Réunis récemment à Libreville, les affiliés gabonais de la Fédération internationale des ouvriers du transport (ITF) ont identifié, après quatre jours de travaux, plusieurs faiblesses qui freinent l’action syndicale gabonaise dans le secteur des transports.
Le constat est le suivant : communication archaïque, faible engagement des jeunes, accès limité des femmes à certains métiers, précarité de l’emploi et informalité.
Face à cela, des solutions ont été proposées. Entre autres, une présence accrue sur les réseaux sociaux, l’ouverture des instances dirigeantes aux jeunes, ainsi que le renforcement de la formation syndicale.
Coorganisé avec les syndicats de la Cosyga affiliés à l’ITF, cet atelier de renforcement des capacités visait à moderniser l’action syndicale et à reconstruire un rapport de force face aux mutations du secteur. Une quarantaine de participants, jeunes, femmes et responsables syndicaux, y ont pris part.
Pour le secrétaire régional adjoint ITF Afrique, Bayla Sow, la compétence reste une urgence. "Un syndicaliste mal formé est un danger pour les autres syndicalistes", a-t-il martelé.

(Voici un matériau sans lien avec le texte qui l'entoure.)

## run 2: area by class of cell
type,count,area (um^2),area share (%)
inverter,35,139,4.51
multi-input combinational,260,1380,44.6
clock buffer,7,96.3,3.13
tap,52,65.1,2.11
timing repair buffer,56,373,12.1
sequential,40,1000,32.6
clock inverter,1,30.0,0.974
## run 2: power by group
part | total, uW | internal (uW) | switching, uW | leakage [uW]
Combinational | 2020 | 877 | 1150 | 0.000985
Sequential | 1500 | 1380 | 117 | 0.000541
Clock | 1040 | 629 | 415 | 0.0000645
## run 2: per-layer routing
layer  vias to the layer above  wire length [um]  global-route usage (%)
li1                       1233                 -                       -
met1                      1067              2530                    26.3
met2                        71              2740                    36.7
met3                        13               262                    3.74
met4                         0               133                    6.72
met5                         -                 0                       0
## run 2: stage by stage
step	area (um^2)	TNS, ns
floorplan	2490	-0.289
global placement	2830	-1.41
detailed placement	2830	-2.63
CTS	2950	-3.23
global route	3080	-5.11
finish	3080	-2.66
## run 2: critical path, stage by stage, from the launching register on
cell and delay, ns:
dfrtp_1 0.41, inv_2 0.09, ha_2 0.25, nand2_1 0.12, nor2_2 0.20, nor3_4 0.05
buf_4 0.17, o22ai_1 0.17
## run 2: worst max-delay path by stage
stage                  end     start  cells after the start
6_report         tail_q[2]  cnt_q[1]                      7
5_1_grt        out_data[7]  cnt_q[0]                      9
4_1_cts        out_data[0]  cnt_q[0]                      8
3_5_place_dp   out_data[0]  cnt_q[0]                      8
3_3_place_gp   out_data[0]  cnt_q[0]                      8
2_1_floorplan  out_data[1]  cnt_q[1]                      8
==> config.mk <==
export PLATFORM = sky130hd
export DESIGN_NAME = addsub_seq_nbits
export DESIGN_NICKNAME = d
export VERILOG_FILES = /design/src/rtl/addsub_pkg.sv /design/src/rtl/adder_chunk.sv /design/src/rtl/full_adder.sv /design/src/rtl/addsub_seq_nbits.sv
export SDC_FILE = /design/constraint.sdc
export NUM_CORES = 1
export LEC_CHECK = 0
export ABC_AREA = 1
export CORE_AREA = 5 5 83 85
export DETAILED_ROUTE_END_ITERATION = 10
export DIE_AREA = 0 0 88 90
export PLACE_DENSITY = 0.79
export SYNTH_ARGS = -nofsm -noshare
export SYNTH_HDL_FRONTEND = slang
export SYNTH_SLANG_ARGS = --single-unit
==> constraint.sdc <==
create_clock -name clk_i -period 4.4 [get_ports clk_i]
set_input_delay 0.88 -clock clk_i [delete_from_list [all_inputs] [get_ports clk_i]]
set_output_delay 0.88 -clock clk_i [all_outputs]
set_load 0.01 [all_outputs]
===== config.mk =====
export PLATFORM = sky130hd
export DESIGN_NAME = match_fifo
export DESIGN_NICKNAME = d
export VERILOG_FILES = /design/src/rtl/match_fifo.sv
export SDC_FILE = /design/constraint.sdc
export NUM_CORES = 1
export LEC_CHECK = 0
export ABC_AREA = 1
export ABC_CLOCK_PERIOD_IN_PS = 3800
export CAP_MARGIN = 10
export CORE_MARGIN = 4
export CORE_UTILIZATION = 55
export DETAILED_ROUTE_END_ITERATION = 10
export PLACE_DENSITY_LB_ADDON = 0.12
export SLEW_MARGIN = 20
export SYNTH_ARGS = -nofsm -noshare
export SYNTH_HDL_FRONTEND = slang
export SYNTH_SLANG_ARGS = --single-unit

===== constraint.sdc =====
create_clock -name CLK100MHZ -period 3.8 [get_ports CLK100MHZ]
set_input_delay 0.38 -clock CLK100MHZ [delete_from_list [all_inputs] [get_ports CLK100MHZ]]
set_output_delay 0.38 -clock CLK100MHZ [all_outputs]
set_load 0.1 [all_outputs]
[src/rtl/game_pkg.sv]
// Shared game-flow encodings and default world/level geometry for the
// sequencer and the screen overlay.
package game_pkg;

  typedef enum logic [2:0] {
    ST_START     = 3'd0,
    ST_PLAYING   = 3'd1,
    ST_LEVEL_INC = 3'd2,
    ST_WORLD_INC = 3'd3,
    ST_LIFE_LOST = 3'd4,
    ST_LOSE      = 3'd5,
    ST_WIN       = 3'd6
  } game_status_t;

  localparam int NUM_WORLDS_DEF       = 4;
  localparam int LEVELS_PER_WORLD_DEF = 4;

endpackage

[src/rtl/game_sequencer_rise_detect.sv]
// Rising-edge detector: registered previous value AND-NOT current.
// Previous value resets to 0, so an input high out of reset counts as an edge.
module rise_detect (
  input  logic clk,
  input  logic rst,
  input  logic i_sig,
  output logic o_rise
);

  logic r_prev;

  always_ff @(posedge clk) begin
    if (rst) r_prev <= 1'b0;
    else     r_prev <= i_sig;
  end

  assign o_rise = i_sig & ~r_prev;

endmodule

[src/rtl/game_sequencer.sv]
// Game-flow controller: sequences worlds, levels and lives, holds banner
// states for HOLD_CYCLES and pulses restart on every entry into play.
module game_sequencer
  import game_pkg::*;
#(
  parameter int NUM_WORLDS       = NUM_WORLDS_DEF,
  parameter int LEVELS_PER_WORLD = LEVELS_PER_WORLD_DEF,
  parameter int START_LIVES      = 3,
  parameter int MAX_LIVES        = 9,
  parameter int HOLD_CYCLES      = 100_000_000
) (
  input  logic       clk,
  input  logic       rst,
  input  logic       start_btn,
  input  logic       level_complete,
  input  logic       player_died,
  output logic [2:0] game_status,
  output logic [2:0] world,
  output logic [2:0] level,
  output logic [3:0] lives,
  output logic       restart
);

  localparam int                HOLD_W     = $clog2(HOLD_CYCLES + 1);
  localparam logic [HOLD_W-1:0] HOLD_LAST  = HOLD_W'(HOLD_CYCLES - 1);
  localparam logic [2:0]        LAST_WORLD = 3'(NUM_WORLDS - 1);
  localparam logic [2:0]        LAST_LEVEL = 3'(LEVELS_PER_WORLD - 1);
  localparam logic [3:0]        LIVES_INIT = 4'(START_LIVES);
  localparam logic [3:0]        LIVES_MAX  = 4'(MAX_LIVES);

  function automatic logic [3:0] lives_inc(input logic [3:0] v);
    return (v >= LIVES_MAX) ? LIVES_MAX : v + 4'd1;
  endfunction

  function automatic logic [3:0] lives_dec(input logic [3:0] v);
    return (v == 4'd0) ? 4'd0 : v - 4'd1;
  endfunction

  game_status_t      r_state, w_state_nxt;
  logic [2:0]        r_world, w_world_nxt;
  logic [2:0]        r_level, w_level_nxt;
  logic [3:0]        r_lives, w_lives_nxt;
  logic [HOLD_W-1:0] r_hold,  w_hold_nxt;
  logic              r_restart, w_restart_nxt;
  logic              w_start_rise, w_lc_rise, w_died_rise;

  rise_detect u_start_rise (.clk(clk), .rst(rst), .i_sig(start_btn),      .o_rise(w_start_rise));
  rise_detect u_lc_rise    (.clk(clk), .rst(rst), .i_sig(level_complete), .o_rise(w_lc_rise));
  rise_detect u_died_rise  (.clk(clk), .rst(rst), .i_sig(player_died),    .o_rise(w_died_rise));

  always_ff @(posedge clk) begin
    if (rst) begin
      r_state   <= ST_START;
      r_world   <= 3'd0;
      r_level   <= 3'd0;
      r_lives   <= LIVES_INIT;
      r_hold    <= '0;
      r_restart <= 1'b0;
    end else begin
      r_state   <= w_state_nxt;
      r_world   <= w_world_nxt;
      r_level   <= w_level_nxt;
      r_lives   <= w_lives_nxt;
      r_hold    <= w_hold_nxt;
      r_restart <= w_restart_nxt;
    end
  end

  always_comb begin
    w_state_nxt = r_state;
    w_world_nxt = r_world;
    w_level_nxt = r_level;
    w_lives_nxt = r_lives;
    w_hold_nxt  = '0;
    case (r_state)
      ST_START: begin
        if (w_start_rise) begin
          w_state_nxt = ST_PLAYING;
          w_world_nxt = 3'd0;
          w_level_nxt = 3'd0;
          w_lives_nxt = LIVES_INIT;
        end
      end
      ST_PLAYING: begin
        // level_complete takes priority over a simultaneous death
        if (w_lc_rise) begin
          if (r_level == LAST_LEVEL) begin
            if (r_world == LAST_WORLD) begin
              w_state_nxt = ST_WIN;
            end else begin
              w_state_nxt = ST_WORLD_INC;
              w_world_nxt = r_world + 3'd1;
              w_level_nxt = 3'd0;
              w_lives_nxt = lives_inc(r_lives);
            end
          end else begin
            w_state_nxt = ST_LEVEL_INC;
            w_level_nxt = r_level + 3'd1;
          end
        end else if (w_died_rise) begin
          if (r_lives <= 4'd1) begin
            w_state_nxt = ST_LOSE;
            w_lives_nxt = 4'd0;
          end else begin
            w_state_nxt = ST_LIFE_LOST;
            w_lives_nxt = lives_dec(r_lives);
          end
        end
      end
      ST_LEVEL_INC, ST_WORLD_INC, ST_LIFE_LOST: begin
        if (r_hold == HOLD_LAST) w_state_nxt = ST_PLAYING;
        else                     w_hold_nxt  = r_hold + HOLD_W'(1);
      end
      ST_LOSE, ST_WIN: begin
        if (w_start_rise) w_state_nxt = ST_START;
      end
      default: w_state_nxt = ST_START;
    endcase
  end

  always_comb begin
    w_restart_nxt = (w_state_nxt == ST_PLAYING) && (r_state != ST_PLAYING);
    game_status   = r_state;
    world         = r_world;
    level         = r_level;
    lives         = r_lives;
    restart       = r_restart;
  end

endmodule

[config.mk]
export PLATFORM = sky130hd
export DESIGN_NAME = game_sequencer
export DESIGN_NICKNAME = d
export VERILOG_FILES = /design/src/rtl/game_pkg.sv /design/src/rtl/game_sequencer_rise_detect.sv /design/src/rtl/game_sequencer.sv
export SDC_FILE = /design/constraint.sdc
export NUM_CORES = 1
export LEC_CHECK = 0
export CORE_MARGIN = 3
export CORE_UTILIZATION = 57
export CTS_CLUSTER_DIAMETER = 40
export CTS_CLUSTER_SIZE = 20
export DETAILED_ROUTE_END_ITERATION = 10
export PLACE_DENSITY = 0.85
export SKIP_LAST_GASP = 1
export SYNTH_ARGS = -nofsm -noshare
export SYNTH_HDL_FRONTEND = slang
export SYNTH_SLANG_ARGS = --single-unit
[constraint.sdc]
create_clock -name clk -period 2.45 [get_ports clk]
set_clock_uncertainty 0.05 [all_clocks]
set_input_delay 0.245 -clock clk [delete_from_list [all_inputs] [get_ports clk]]
set_output_delay 0.245 -clock clk [all_outputs]
set_load 0.02 [all_outputs]
* Yosys cells after proc, flatten, opt, wreduce, memory -nomap -nowiden *
Index checks and enable logic that the tools add are counted.

storage, ports and cells
  bits in read-only memories = 0
  bits in registers = 44
  bits in writable memories = 0
  bits in latches = 0
  output and inout port bits = 14
  memories kept = 0
  word-level logic and storage cells = 79

operators by class
  reduce and logical (&&, ||, !) cells = 10
  add/sub/neg operators = 5
  divide/modulo/power cells = 0
  magnitude comparators = 2
  multipliers = 0
  shift operators = 0
  bitwise operators = 7
  muxes and demuxes = 27
  equal/unequal tests = 19

operators by type and width
  cell                   number
  $mux 3                 14
  $mux 4                 8
  $add 27x1->27 const B  1
  $eq 27x27->1 const B   1
  $eq 3x2->1 const B     4
  $pmux 3 s2             2
  $pmux 3 s4             1
  $reduce_and 5->1       2
  $eq 3x3->1 const B     3
  $ne 3x3->1 const B     3
  $pmux 4 s2             1
  $add 3x1->3 const B    2
  $eq 3x1->1 const B     2
  $ne 3x1->1 const B     2
  $reduce_or 3->1        2
  $add 4x1->4 const B    1
  $ge 4x4->1 const B     1
  $le 4x1->1 const B     1
  $logic_not 4->1        1
  $ne 2x1->1 const B     2
  $ne 2x2->1 const B     2
  $not 1->1              4
  $reduce_and 4->1       1
  $sub 4x1->4 const B    1
  other kinds (6)        8

* Longest topological paths before layout *
  word-level depth = 7
  mapped depth = 7
  depth with buffers taken out = 7

* Cells and area by module *
Synthesis repeated with hierarchy kept, for this count alone.

unflattened totals
  cell total of the unflattened synthesis = 267
  area, all modules = 2308.5 um^2

by module, submodules not included
  module          area each (um^2)  cells an instance  sequential area each (um^2)  instances
  game_sequencer  2165.8            258                820.8                        1
  rise_detect     47.5              3                  20.0                         3

* Worst setup path after synthesis *
No wires, ideal clock.

  path kind = register to register
  from = register r_world[0], in the netlist world[0]
  to = register r_lives[2], in the netlist lives[2]
  period minus slack after synthesis = 2.033 ns
  data required time = 2.330 ns
  setup time = 0.070 ns
  arrival time = 1.913 ns
  path slack = 0.417 ns
  stages on the path, launching flop included = 7
  cell sequence = dfxtp_1 -> ha_1 -> ha_1 -> o41ai_1 -> o21ai_2 -> or4_1 -> a21oi_1

between the ends
  cells in the longest elaborated chain, start to end = 3

ends and longest elaborated chain
  item                               RTL line              RTL
  start, declared                    game_sequencer.sv:40  logic [2:0] r_world, w_world_nxt;
  start signal, assigned             game_sequencer.sv:61  r_world <= w_world_nxt;
  $eq 3x2->1                         game_sequencer.sv:88  if (r_world == LAST_WORLD) begin
  $ne 3x3->1 (no source line)        n/a
  $reduce_and 5->1 (no source line)  n/a
  end signal, assigned               game_sequencer.sv:63  r_lives <= w_lives_nxt;
  end, declared                      game_sequencer.sv:42  logic [3:0] r_lives, w_lives_nxt;

Every way passes these cells.
A chain may end at the register's enable or synchronous reset.

* Worst setup path in the final report *
Same ends and word-level chain as after synthesis.

==> report_table.html <==
<table>
<tr><th>Metric</th><th>Value</th></tr>
<tr><th colspan="2">Setup path</th></tr>
<tr><td>R2R setup slack</td><td>roughly 320 ps</td></tr>
<tr><td>Worst setup path startpoint</td><td>world[0]</td></tr>
<tr><td>Critical path required time</td><td>approximately 2600 ps</td></tr>
<tr><td>Signal arrival time at the worst endpoint</td><td>2320 ps</td></tr>
<tr><td>Largest driver fanout on the critical path</td><td>8</td></tr>
<tr><td>Crit-path cells</td><td>ha_1, ha_1, o41ai_1, o21ai_2, or4_1, a21oi_1</td></tr>
<tr><td>Length in cells of the worst reg-to-reg path</td><td>6</td></tr>
<tr><td>Nature of the critical path endpoint</td><td>register</td></tr>
<tr><td>Buf/Inv on CP</td><td>0</td></tr>
<tr><td>Most used cell, CP</td><td>sky130_fd_sc_hd__ha_1</td></tr>
<tr><td>Largest delay contributor family on the critical path</td><td>compound AO/OA/AOI/OAI gates</td></tr>
<tr><td>Critical Path Max Stage Delay</td><td>~480 ps</td></tr>
<tr><td>CP Class</td><td>reg2reg</td></tr>
<tr><td>Critical path startpoint category</td><td>register</td></tr>
<tr><td>Beginning of the worst register-to-register path</td><td>world[0]</td></tr>
<tr><td>Master of the slowest instance on the critical path</td><td>sky130_fd_sc_hd__o41ai_1</td></tr>
<tr><td>Worst r2r dst</td><td>lives[2]</td></tr>
<tr><td>Depth of the critical timing path with buffers and inverters included</td><td>6</td></tr>
<tr><td>Termination of the worst setup path</td><td>lives[2]</td></tr>
<tr><th colspan="2">Pwr</th></tr>
<tr><td>Leak Pwr</td><td>between 0.9 and 1 nW</td></tr>
<tr><td>Cell area power density</td><td>600 mW/mm2</td></tr>
<tr><td>Largest vdd supply drop</td><td>about 0.39 mV</td></tr>
<tr><th colspan="2">Detailed routing</th></tr>
<tr><td>Total wirelength of the detailed-routed design</td><td>about 4400 um</td></tr>
<tr><td>Post-detailed-route via-to-cell ratio</td><td>between 5 and 6</td></tr>
<tr><td>Post-route ant nets</td><td>0</td></tr>
<tr><td>Routed wirelength normalized by instance count</td><td>approximately 13 um</td></tr>
<tr><td>M1 wire length</td><td>~2000 um</td></tr>
<tr><td>Drc violations</td><td>0</td></tr>
<tr><td>Initial DRT Pass Iterations</td><td>4</td></tr>
<tr><td>DR vias</td><td>between 1,500 and 2,000</td></tr>
<tr><td>Met2 wire length</td><td>slightly above 2000 um</td></tr>
<tr><td>Detailed-routed wire length on met3</td><td>191 um</td></tr>
<tr><td>Number of DRC violations after detailed-routing iteration 0</td><td>around 120</td></tr>
<tr><td>Top Metal Used</td><td>met4</td></tr>
<tr><th colspan="2">Clock network</th></tr>
<tr><td>Max H-tree Level</td><td>2</td></tr>
<tr><td>Clock transition time at the flip-flop clock pins of the worst setup and hold paths</td><td>~80 ps</td></tr>
<tr><td>Root buffer cell</td><td>sky130_fd_sc_hd__clkbuf_8</td></tr>
<tr><td>Post-CTS Hold Fix Bufs</td><td>0</td></tr>
<tr><td>Maximum clock insertion buffer count</td><td>2</td></tr>
<tr><td>Post-CTS Setup Bufs</td><td>0</td></tr>
<tr><td>Clock latency on the worst-skew pair</td><td>about 300 ps</td></tr>
<tr><td>Number of instances resized during post-cts repair</td><td>0</td></tr>
<tr><td>TritonCTS sink count</td><td>44</td></tr>
<tr><td>Clock tree from TritonCTS</td><td>built</td></tr>
<tr><td>Number of clock buffers inserted by TritonCTS</td><td>5</td></tr>
<tr><th colspan="2">Timing</th></tr>
<tr><td>Setup violations, final</td><td>0</td></tr>
<tr><td>Worst Tran Pin Value</td><td>~500 ps</td></tr>
<tr><td>Max-slew headroom</td><td>0.663</td></tr>
<tr><td>Hold WS</td><td>~420 ps</td></tr>
<tr><td>Number of failing hold endpoints at the final stage</td><td>0</td></tr>
<tr><td>Maximum operating frequency</td><td>around 0.47 GHz</td></tr>
<tr><td>Fraction of the cycle the final worst path needs</td><td>0.870</td></tr>
<tr><td>Shortest period the worst path allows</td><td>about 2100 ps</td></tr>
<tr><td>Setup TNS</td><td>0 ps</td></tr>
<tr><td>Number of max-slew violations in the final report</td><td>0</td></tr>
<tr><td>RSZ-0062 raised after global routing</td><td>no</td></tr>
<tr><th colspan="2">Die</th></tr>
<tr><td>Boundary pin count</td><td>19</td></tr>
<tr><td>Width of the die</td><td>68.6 um</td></tr>
<tr><td>Vertical die dimension</td><td>slightly below 70 um</td></tr>
<tr><td>Core Region</td><td>between 0.003 and 0.004 mm2</td></tr>
<tr><td>Initial Util</td><td>0.600</td></tr>
<tr><td>Area enclosed by the die boundary</td><td>around 0.0047 mm2</td></tr>
<tr><td>Floorplan row count</td><td>22</td></tr>
<tr><th colspan="2">Logic synthesis</th></tr>
<tr><td>Net count after synthesis</td><td>around 280</td></tr>
<tr><td>Yosys warns</td><td>0</td></tr>
<tr><td>Number of library cell types mapped by synthesis</td><td>47</td></tr>
<tr><td>Most frequently used flop master after synthesis</td><td>sky130_fd_sc_hd__dfxtp_1</td></tr>
<tr><td>Number of synthesized register bits</td><td>44</td></tr>
<tr><td>EDFF count, synth</td><td>0</td></tr>
<tr><td>Asr flop ratio synth</td><td>0</td></tr>
<tr><td>Portion of the post-synthesis area used by sequential elements</td><td>0.395</td></tr>
<tr><td>Post-Synthesis Cell Area</td><td>0.00223 mm2</td></tr>
<tr><td>Number of standard cells after synthesis</td><td>around 260</td></tr>
<tr><td>Mean instance size in the synthesized netlist</td><td>8.48 um2</td></tr>
<tr><th colspan="2">Run status</th></tr>
<tr><td>Outcome</td><td>finished clean</td></tr>
<tr><th colspan="2">Cells and area</th></tr>
<tr><td>Share of final-layout standard cells stronger than drive strength 1</td><td>0.0605</td></tr>
<tr><td>Area overhead of the layout relative to synthesis</td><td>14.5%</td></tr>
<tr><td>Antenna Cells</td><td>0</td></tr>
<tr><td>Leading cell type in the layout, fill and taps excluded</td><td>sky130_fd_sc_hd__dfxtp_1</td></tr>
<tr><td>Number of nets in the final layout</td><td>between 200 and 300</td></tr>
<tr><td>Number of filler instances in the final layout</td><td>slightly below 300</td></tr>
<tr><td>Commonest non-fill, non-tap cells in the layout</td><td>44 x sky130_fd_sc_hd__dfxtp_1, 39 x sky130_fd_sc_hd__nor2_1, 22 x sky130_fd_sc_hd__nand2_1</td></tr>
<tr><th colspan="2">Global routing</th></tr>
<tr><td>GR Overflow Total</td><td>0</td></tr>
<tr><td>Pin count of the biggest net entering global routing</td><td>27</td></tr>
<tr><td>Via count of the first global-routing pass</td><td>about 1,700</td></tr>
<tr><td>Number of antenna violations at the first check in global routing</td><td>0</td></tr>
<tr><td>Overall track demand over capacity in global routing</td><td>0.207</td></tr>
<tr><td>Wire length of the first global-routing pass</td><td>7280 um</td></tr>
<tr><th colspan="2">Place</th></tr>
<tr><td>Count of input and output buffers</td><td>18</td></tr>
<tr><td>Detailed Place HPWL</td><td>3150 um</td></tr>
<tr><td>Routability congestion estimate</td><td>0.842</td></tr>
<tr><th colspan="2">Hold path</th></tr>
<tr><td>Class of the tightest hold or removal check</td><td>reg2reg</td></tr>
<tr><th colspan="2">Job</th></tr>
<tr><td>Total of max-cap violations</td><td>0</td></tr>
</table>
## through the flow
step	util	setup WS, ps	area, um2	instances	power [mW]
final	0.687	318	2550	329	1.53
after global routing	0.687	119	2550	329	1.61
after CTS	0.687	314	2550	329	1.55
after detailed placement	0.655	349	2430	321	0.966
after global placement	0.655	365	2430	321	0.963
after floorplan	-	417	2230	263	0.906
## synth_stat cells, drive strengths merged, types with 2 or more instances
| library cell | n | share of area |
|---|---|---|
| and3 | 8 | 0.022 |
| nor3b | 3 | 0.012 |
| nor2 | 39 | 0.066 |
| and2 | 3 | 0.0084 |
| or4 | 2 | 0.0084 |
| nor4 | 4 | 0.014 |
| nand4 | 12 | 0.034 |
| or3 | 3 | 0.0084 |
| nor4b | 2 | 0.0079 |
| ha | 8 | 0.045 |
| dfxtp | 44 | 0.39 |
| and4 | 5 | 0.020 |
| clkbuf | 5 | 0.0084 |
| a21oi | 11 | 0.025 |
| xnor2 | 5 | 0.020 |
| nor3 | 4 | 0.0090 |
| a21boi | 2 | 0.0067 |
| buf | 6 | 0.019 |
| nor2b | 7 | 0.020 |
| o21ai | 5 | 0.013 |
| nand2b | 2 | 0.0056 |
| a211o | 2 | 0.0079 |
| a22oi | 2 | 0.0067 |
| nand3 | 12 | 0.027 |
| nand2 | 23 | 0.042 |
| xor2 | 21 | 0.082 |
| a31oi | 3 | 0.0084 |
| inv | 8 | 0.013 |
## cell families (layout without fill, tap and decap cells)
| group | count (synthesis) | in the layout | share of synthesized area |
|---|---|---|---|
| flip-flops | 44 | 44 | 0.395 |
| AND/OR/NAND/NOR | 132 | 132 | 0.316 |
| buffers and inverters | 19 | 37 | 0.0409 |
| XOR/XNOR | 26 | 26 | 0.102 |
| multiplexers | 1 | 1 | 0.00449 |
| AO/OA/AOI/OAI | 33 | 33 | 0.0970 |
| adder cells (fa/ha/maj) | 8 | 8 | 0.0449 |
## how the worst min path moves through the flow
stage | to | cells past startpoint | start
detailed placement | r_hold[0] | 1 | r_hold[0]
CTS | r_hold[0] | 1 | r_hold[0]
floorplan | u_died_rise.r_prev | 1 | player_died
global placement | r_hold[0] | 1 | r_hold[0]
finish | r_hold[0] | 1 | r_hold[0]
global route | r_hold[0] | 1 | r_hold[0]
## final cells by class
| class | instances | area, um2 | share of cell area |
|---|---|---|---|
| clock buffer | 6 | 82.6 | 0.0323 |
| timing repair buffer | 21 | 203 | 0.0794 |
| clock inverter | 2 | 38.8 | 0.0152 |
| multi-input combinational | 200 | 1260 | 0.493 |
| inverter | 8 | 30.0 | 0.0118 |
| tap | 48 | 60.1 | 0.0235 |
| sequential | 44 | 881 | 0.345 |
## metal layers
layer	track usage	up-vias
met5	0	-
met3	0.0567	6
met4	0.0844	0
met2	0.341	45
li1	-	947
met1	0.255	848
## flip-flops by register name, indices dropped and copies added, names as in the netlist
name / flops
restart: 1
r_hold: 27
u_died_rise.r_prev: 1
world: 3
level: 3
game_status: 3
u_lc_rise.r_prev: 1
lives: 4
u_start_rise.r_prev: 1
## power by group
group / internal, mW / switching (mW) / total [mW]
combinational: 0.0814 / 0.114 / 0.195
clock: 0.333 / 0.248 / 0.581
sequential: 0.731 / 0.0251 / 0.757
total: 1.15 / 0.387 / 1.53
Power figures use the tool's default switching activity.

Premier pays d’Afrique centrale affilié à l’ITF et classé 9e parmi les pays membres, le Gabon a promis de renforcer sa place au sein de ladite Fédération.
De son côté, Idriss Inanga, en sa qualité de secrétaire général du Syndicat national des cheminots du Gabon (Synacga), s'est réjoui de la nature des échanges, jugés "très enrichissants". Non sans promettre que les enseignements reçus seront fidèlement transmis aux membres de son organisation.